As others have pointed out, you've learned all the tough stuff. The rest is just fun - hard work sometimes, but fun.

Dreamweaver is THE best CSS editor out there ATM, period.

Although I never understood why anyone would need a CSS editor, I would have to say that Dreamweaver has to take a back seat to Firefox with the "Edit CSS" feature of the Web Developer extension. That's the best way I can think of to start styling a completely unstyled page.


9:01 pm on Oct 18, 2005 (gmt 0)

WebmasterWorld Senior Member 10+ Year Member

WOn't get into the 'best' wysiswg editor, 'cos I don't use them, found it easier to learn HTML, CSS and anything else I need, rather than use paint by numbers. But that's another story.....

What is a HTML editor?
Oh, you probably mean a WYSIWYG editor.

An HTML editor edits HTML!
I use Arachnophilia 4 (didn't like the version 5).
It is an HTML text editor, with various aids for adding HTML. There is a preview button, so you can see what you have done, just like saving and refreshing the browser. But it is definitly not a WYSIWYG....;)


4:17 am on Oct 19, 2005 (gmt 0)

10+ Year Member

Become an elitist...master html & css with notepad.


5:37 am on Oct 19, 2005 (gmt 0)

WebmasterWorld Senior Member 10+ Year Member

What!? No one uses a pencil and pad of paper anymore?

Sure, I know it doesn't render in any browser, but it does give you the opportunity to be "away from the computer" which just may give you time to consider whats been written on the pad.

Having an HTML reference manual nearby would also be handy.


6:37 am on Oct 19, 2005 (gmt 0)

Do whatever feels most comfortable. The finished product is more important than the tool.

(Personal note: If I still wrote HTML code by hand as I did back in 1995, my site would probably be a quarter of its current size and produce a quarter of its current income.)

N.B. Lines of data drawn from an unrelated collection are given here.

### config.mk
export PLATFORM = sky130hd
export DESIGN_NAME = tmr_rollback_ctrl
export DESIGN_NICKNAME = d
export VERILOG_FILES = /design/src/rtl/tmr_pkg.sv /design/src/rtl/tmr_ckpt_buf.sv /design/src/rtl/tmr_rollback_ctrl.sv
export SDC_FILE = /design/constraint.sdc
export NUM_CORES = 1
export LEC_CHECK = 0
export BUFFER_PORTS_ARGS = -buffer_cell sky130_fd_sc_hd__buf_4
export CAP_MARGIN = 20
export CORE_ASPECT_RATIO = 0.75
export CORE_MARGIN = 2
export CORE_UTILIZATION = 59
export CTS_CLUSTER_DIAMETER = 200
export CTS_CLUSTER_SIZE = 28
export DETAILED_ROUTE_END_ITERATION = 8
export PLACE_DENSITY = 0.87
export SLEW_MARGIN = 5
export SYNTH_ARGS = -nofsm -noshare
export SYNTH_HDL_FRONTEND = slang
export SYNTH_HIERARCHICAL = 1
export SYNTH_SLANG_ARGS = --single-unit
### constraint.sdc
create_clock -name clk -period 2.34 [get_ports clk]
set_input_delay 0.117 -clock clk [delete_from_list [all_inputs] [get_ports clk]]
set_output_delay 0.117 -clock clk [all_outputs]
set_load 0.01 [all_outputs]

11:29 am on Oct 25, 2005 (gmt 0)

10+ Year Member

Recently I've come to discover that I barely use Dreamweaver's features. I sit here all day editing in code view, uploading & previewing my pages when necessary. It's all hand-coded CSS, PHP and a little Javascript. It's nice to have some code validation every time I refresh.

The only feature I'm really using are the templates, which I guess would be best replaced with a PHP SSI where required.

Apart from that I guess any free editor out there can allow multiple files to be edited with nice tab bars and markup PHP, HTML and CSS code as nicely as Dreamweaver.

Do these other editors have a similar site upload and allow something like "file cloaking" - preventing particular files from being uploaded, and check the file date before uploading!


1:53 pm on Oct 25, 2005 (gmt 0)

10+ Year Member

Reading the messages above, I seem to be the only one using OpenOffice.


4:13 pm on Oct 25, 2005 (gmt 0)

wow...trying to read through the thread. Kinda looks like a debate going on.

To the original poster; A great place to learn html and more for free online is www. w3schools .com

Not sure if ok to post like that but it's a great site to learn.